7th Premier of British Columbia
- In office January 29, 1883 – March 28, 1887
- Monarch: Victoria
- Lieutenant Governor: Clement Francis Cornwall Hugh Nelson
- Preceded by: Robert Beaven
- Succeeded by: Alexander Edmund Batson Davie

MLA for Cowichan
- In office October 16, 1871 – March 28, 1887 Serving with John Paton Booth, Edwin Pimbury, Henry Croft
- Preceded by: first member
- Succeeded by: Henry Fry

Personal details
- Born: William Smith June 30, 1842 Matfen, England
- Died: March 28, 1887 (aged 44) Victoria, British Columbia
- Party: None
- Spouse: Martha Kier

= William Smithe =

Premier of British Columbia from 1883 to 1887

William Smithe (born William Smith; June 30, 1842 in Matfen, Northumberland, England – March 28, 1887 in Victoria, British Columbia) was a British Columbia politician and the seventh premier of British Columbia, from 1883 to 1887.

Smithe was born William Smith in England and moved to Canada in his youth, settling on Vancouver Island in 1862 as a farmer. In 1871, he ran and won a seat in the new provincial legislature. There he added the final "e" to his name. Amor De Cosmos, also then a member of the legislature, had likewise been born as "William Smith," but in a characteristically grand gesture had legally adopted instead a new name meaning "Love of the Universe."

By 1875 Smithe had become the informal leader of the opposition to Premier George Anthony Walkem's government, but yielded the leadership to Andrew Charles Elliott. Smithe was in Elliott's short lived cabinet from 1876 to 1878 before returning to the opposition benches and again became opposition leader.

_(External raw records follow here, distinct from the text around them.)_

### src/rtl/seven_segment_scan_decoder_pkg.sv
// Shared constants for the multiplexed 7-segment display path: segment codes,
// anode slot patterns, and anode classification used by the scan decoder.
package seven_seg_pkg;

  localparam logic [7:0] SEG_0     = 8'hC0;
  localparam logic [7:0] SEG_1     = 8'hF9;
  localparam logic [7:0] SEG_2     = 8'hA4;
  localparam logic [7:0] SEG_3     = 8'hB0;
  localparam logic [7:0] SEG_4     = 8'h99;
  localparam logic [7:0] SEG_5     = 8'h92;
  localparam logic [7:0] SEG_6     = 8'h82;
  localparam logic [7:0] SEG_7     = 8'hF8;
  localparam logic [7:0] SEG_8     = 8'h80;
  localparam logic [7:0] SEG_9     = 8'h90;
  localparam logic [7:0] SEG_BLANK = 8'hFF;

  localparam logic [3:0] AN_MIN1 = 4'b0111;
  localparam logic [3:0] AN_MIN0 = 4'b1011;
  localparam logic [3:0] AN_SEC1 = 4'b1101;
  localparam logic [3:0] AN_SEC0 = 4'b1110;

  localparam logic [3:0] DIGIT_BLANK = 4'hF;

  typedef enum logic [1:0] {
    AN_IDLE,
    AN_SINGLE,
    AN_MULTI
  } an_class_e;

  // Anodes are active-low, so the number of zero bits is the number of lit slots.
  function automatic an_class_e classify_anode(input logic [3:0] an);
    logic [2:0] lows;
    lows = 3'd0;
    for (int i = 0; i < 4; i++) begin
      if (!an[i]) lows = lows + 3'd1;
    end
    if (lows == 3'd0) return AN_IDLE;
    if (lows == 3'd1) return AN_SINGLE;
    return AN_MULTI;
  endfunction

endpackage

### src/rtl/seven_segment_pattern_decoder.sv
// Combinational inverse of the display encoder: seg[6:0] (active-low, dp
// position treated as unlit) back to a BCD digit plus blank/invalid flags.
module seven_segment_pattern_decoder
  import seven_seg_pkg::*;
(
  input  logic [6:0] seg,
  output logic [3:0] digit,
  output logic       blank,
  output logic       invalid
);

  always_comb begin
    digit   = DIGIT_BLANK;
    blank   = 1'b0;
    invalid = 1'b0;
    case ({1'b1, seg})
      SEG_0:     digit = 4'd0;
      SEG_1:     digit = 4'd1;
      SEG_2:     digit = 4'd2;
      SEG_3:     digit = 4'd3;
      SEG_4:     digit = 4'd4;
      SEG_5:     digit = 4'd5;
      SEG_6:     digit = 4'd6;
      SEG_7:     digit = 4'd7;
      SEG_8:     digit = 4'd8;
      SEG_9:     digit = 4'd9;
      SEG_BLANK: blank = 1'b1;
      default:   invalid = 1'b1;
    endcase
  end

endmodule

In 1883, Smithe became the premier of British Columbia and initiated the Great Potlatch era in which governments made generous grants of public resources and land to private entrepreneurs. He also settled disputes with the federal government which had stalled the construction of the transcontinental Canadian Pacific Railway. Asked on one occasion whether he thought British Columbia should be annexed to the United States, he suggested instead that Washington and Oregon be annexed to British Columbia. Smithe remained premier until he died in office in 1887.